YOUR OBJECTIVE
Each line of the records below that holds "paths" should be copied out.

INPUT MATERIAL
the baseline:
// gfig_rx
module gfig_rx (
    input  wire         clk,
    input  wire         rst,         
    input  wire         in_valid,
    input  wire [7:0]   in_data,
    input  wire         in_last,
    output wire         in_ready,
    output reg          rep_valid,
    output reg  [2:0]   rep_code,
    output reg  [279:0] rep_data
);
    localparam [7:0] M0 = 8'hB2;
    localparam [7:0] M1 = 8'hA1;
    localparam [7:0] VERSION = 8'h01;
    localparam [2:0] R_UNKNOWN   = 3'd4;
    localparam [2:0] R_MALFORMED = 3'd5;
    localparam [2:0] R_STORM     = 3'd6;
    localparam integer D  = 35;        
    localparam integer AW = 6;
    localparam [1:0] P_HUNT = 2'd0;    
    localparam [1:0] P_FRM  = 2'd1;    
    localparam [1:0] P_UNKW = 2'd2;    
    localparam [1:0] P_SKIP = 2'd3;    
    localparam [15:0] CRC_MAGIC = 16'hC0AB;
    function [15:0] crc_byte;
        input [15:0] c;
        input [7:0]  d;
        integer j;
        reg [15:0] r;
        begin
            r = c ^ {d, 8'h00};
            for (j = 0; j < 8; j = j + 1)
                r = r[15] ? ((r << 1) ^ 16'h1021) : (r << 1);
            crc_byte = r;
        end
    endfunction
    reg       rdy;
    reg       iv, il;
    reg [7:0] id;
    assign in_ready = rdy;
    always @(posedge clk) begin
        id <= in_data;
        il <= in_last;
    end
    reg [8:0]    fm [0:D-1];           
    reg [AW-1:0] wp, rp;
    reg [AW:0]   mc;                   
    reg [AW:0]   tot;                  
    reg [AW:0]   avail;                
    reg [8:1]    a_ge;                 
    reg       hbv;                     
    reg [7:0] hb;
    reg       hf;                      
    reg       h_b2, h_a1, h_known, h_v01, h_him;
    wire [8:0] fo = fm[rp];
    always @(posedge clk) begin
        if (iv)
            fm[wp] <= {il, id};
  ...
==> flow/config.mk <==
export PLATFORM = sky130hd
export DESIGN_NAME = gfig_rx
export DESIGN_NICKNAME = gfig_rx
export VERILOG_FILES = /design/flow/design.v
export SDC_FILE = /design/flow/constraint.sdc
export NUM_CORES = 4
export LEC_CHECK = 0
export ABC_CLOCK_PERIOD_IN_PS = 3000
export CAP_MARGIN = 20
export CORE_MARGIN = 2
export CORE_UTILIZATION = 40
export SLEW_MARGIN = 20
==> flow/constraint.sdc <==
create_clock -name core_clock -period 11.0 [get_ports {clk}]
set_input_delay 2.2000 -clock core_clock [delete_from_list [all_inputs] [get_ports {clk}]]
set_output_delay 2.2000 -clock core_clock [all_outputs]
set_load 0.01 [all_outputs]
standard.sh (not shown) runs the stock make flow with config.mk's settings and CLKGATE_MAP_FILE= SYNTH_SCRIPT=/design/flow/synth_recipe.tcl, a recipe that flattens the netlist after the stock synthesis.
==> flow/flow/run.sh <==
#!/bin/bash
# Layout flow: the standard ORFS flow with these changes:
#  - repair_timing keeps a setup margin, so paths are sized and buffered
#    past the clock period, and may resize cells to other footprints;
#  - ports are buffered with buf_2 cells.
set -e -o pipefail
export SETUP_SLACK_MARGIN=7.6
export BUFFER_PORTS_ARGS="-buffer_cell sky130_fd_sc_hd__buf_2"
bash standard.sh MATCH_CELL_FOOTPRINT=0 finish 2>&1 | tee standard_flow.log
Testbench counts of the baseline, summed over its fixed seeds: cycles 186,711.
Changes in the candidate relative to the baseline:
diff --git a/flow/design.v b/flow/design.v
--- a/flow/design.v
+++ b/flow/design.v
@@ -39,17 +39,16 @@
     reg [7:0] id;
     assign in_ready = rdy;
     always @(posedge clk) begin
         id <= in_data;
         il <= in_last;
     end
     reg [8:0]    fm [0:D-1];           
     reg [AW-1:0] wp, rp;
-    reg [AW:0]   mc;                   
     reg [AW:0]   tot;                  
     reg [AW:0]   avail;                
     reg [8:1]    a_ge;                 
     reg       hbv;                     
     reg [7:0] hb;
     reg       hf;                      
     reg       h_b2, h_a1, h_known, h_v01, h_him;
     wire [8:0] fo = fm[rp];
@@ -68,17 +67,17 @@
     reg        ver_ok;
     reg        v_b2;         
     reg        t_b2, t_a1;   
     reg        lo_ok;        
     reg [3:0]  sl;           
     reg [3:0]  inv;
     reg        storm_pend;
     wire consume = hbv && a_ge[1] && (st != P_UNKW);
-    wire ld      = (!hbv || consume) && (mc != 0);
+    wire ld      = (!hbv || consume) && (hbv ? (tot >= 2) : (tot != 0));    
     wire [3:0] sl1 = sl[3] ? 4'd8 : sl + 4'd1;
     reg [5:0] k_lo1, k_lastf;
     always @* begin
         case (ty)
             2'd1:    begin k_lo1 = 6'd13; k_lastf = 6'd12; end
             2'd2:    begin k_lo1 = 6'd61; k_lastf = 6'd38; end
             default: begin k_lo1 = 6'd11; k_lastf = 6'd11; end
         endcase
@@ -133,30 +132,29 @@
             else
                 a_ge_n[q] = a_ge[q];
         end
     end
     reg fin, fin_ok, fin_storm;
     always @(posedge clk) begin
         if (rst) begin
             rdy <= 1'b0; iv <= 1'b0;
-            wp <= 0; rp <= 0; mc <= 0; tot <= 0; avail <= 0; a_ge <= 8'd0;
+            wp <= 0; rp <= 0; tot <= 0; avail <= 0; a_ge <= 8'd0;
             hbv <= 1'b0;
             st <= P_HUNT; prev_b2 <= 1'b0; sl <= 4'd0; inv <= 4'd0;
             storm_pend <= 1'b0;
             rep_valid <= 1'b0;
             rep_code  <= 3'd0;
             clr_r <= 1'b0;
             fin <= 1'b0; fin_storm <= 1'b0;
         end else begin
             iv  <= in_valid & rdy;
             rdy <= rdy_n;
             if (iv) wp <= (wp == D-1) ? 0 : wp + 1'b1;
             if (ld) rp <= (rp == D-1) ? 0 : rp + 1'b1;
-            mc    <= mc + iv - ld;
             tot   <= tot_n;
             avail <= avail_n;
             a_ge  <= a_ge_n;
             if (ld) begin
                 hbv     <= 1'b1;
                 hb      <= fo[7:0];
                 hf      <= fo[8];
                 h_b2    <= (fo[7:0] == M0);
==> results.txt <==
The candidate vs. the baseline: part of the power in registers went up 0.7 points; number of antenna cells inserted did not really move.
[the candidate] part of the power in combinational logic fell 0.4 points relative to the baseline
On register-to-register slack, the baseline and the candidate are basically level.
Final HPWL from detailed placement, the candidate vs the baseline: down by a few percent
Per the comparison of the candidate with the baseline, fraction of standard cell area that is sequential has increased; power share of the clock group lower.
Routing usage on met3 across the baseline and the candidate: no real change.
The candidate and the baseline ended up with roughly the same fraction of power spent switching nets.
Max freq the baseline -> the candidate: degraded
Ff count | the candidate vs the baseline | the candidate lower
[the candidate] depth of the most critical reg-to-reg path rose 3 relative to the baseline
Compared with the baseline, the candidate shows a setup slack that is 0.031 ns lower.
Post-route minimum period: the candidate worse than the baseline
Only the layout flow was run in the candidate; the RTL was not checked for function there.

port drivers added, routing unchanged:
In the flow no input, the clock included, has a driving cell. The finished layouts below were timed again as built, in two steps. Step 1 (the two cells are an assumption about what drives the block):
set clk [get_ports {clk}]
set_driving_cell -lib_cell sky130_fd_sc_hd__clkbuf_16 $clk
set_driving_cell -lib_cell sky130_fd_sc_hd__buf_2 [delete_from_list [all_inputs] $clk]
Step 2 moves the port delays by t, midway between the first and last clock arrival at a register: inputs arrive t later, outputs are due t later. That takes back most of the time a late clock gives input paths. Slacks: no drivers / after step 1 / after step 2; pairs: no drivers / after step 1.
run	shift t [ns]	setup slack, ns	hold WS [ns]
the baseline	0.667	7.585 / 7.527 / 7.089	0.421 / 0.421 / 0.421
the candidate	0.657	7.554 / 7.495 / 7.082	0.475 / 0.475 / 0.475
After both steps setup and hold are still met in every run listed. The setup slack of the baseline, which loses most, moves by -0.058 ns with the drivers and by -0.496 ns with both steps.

PROBLEM SOLUTION
#  - repair_timing keeps a setup margin, so paths are sized and buffered
Step 2 moves the port delays by t, midway between the first and last clock arrival at a register: inputs arrive t later, outputs are due t later. That takes back most of the time a late clock gives input paths. Slacks: no drivers / after step 1 / after step 2; pairs: no drivers / after step 1.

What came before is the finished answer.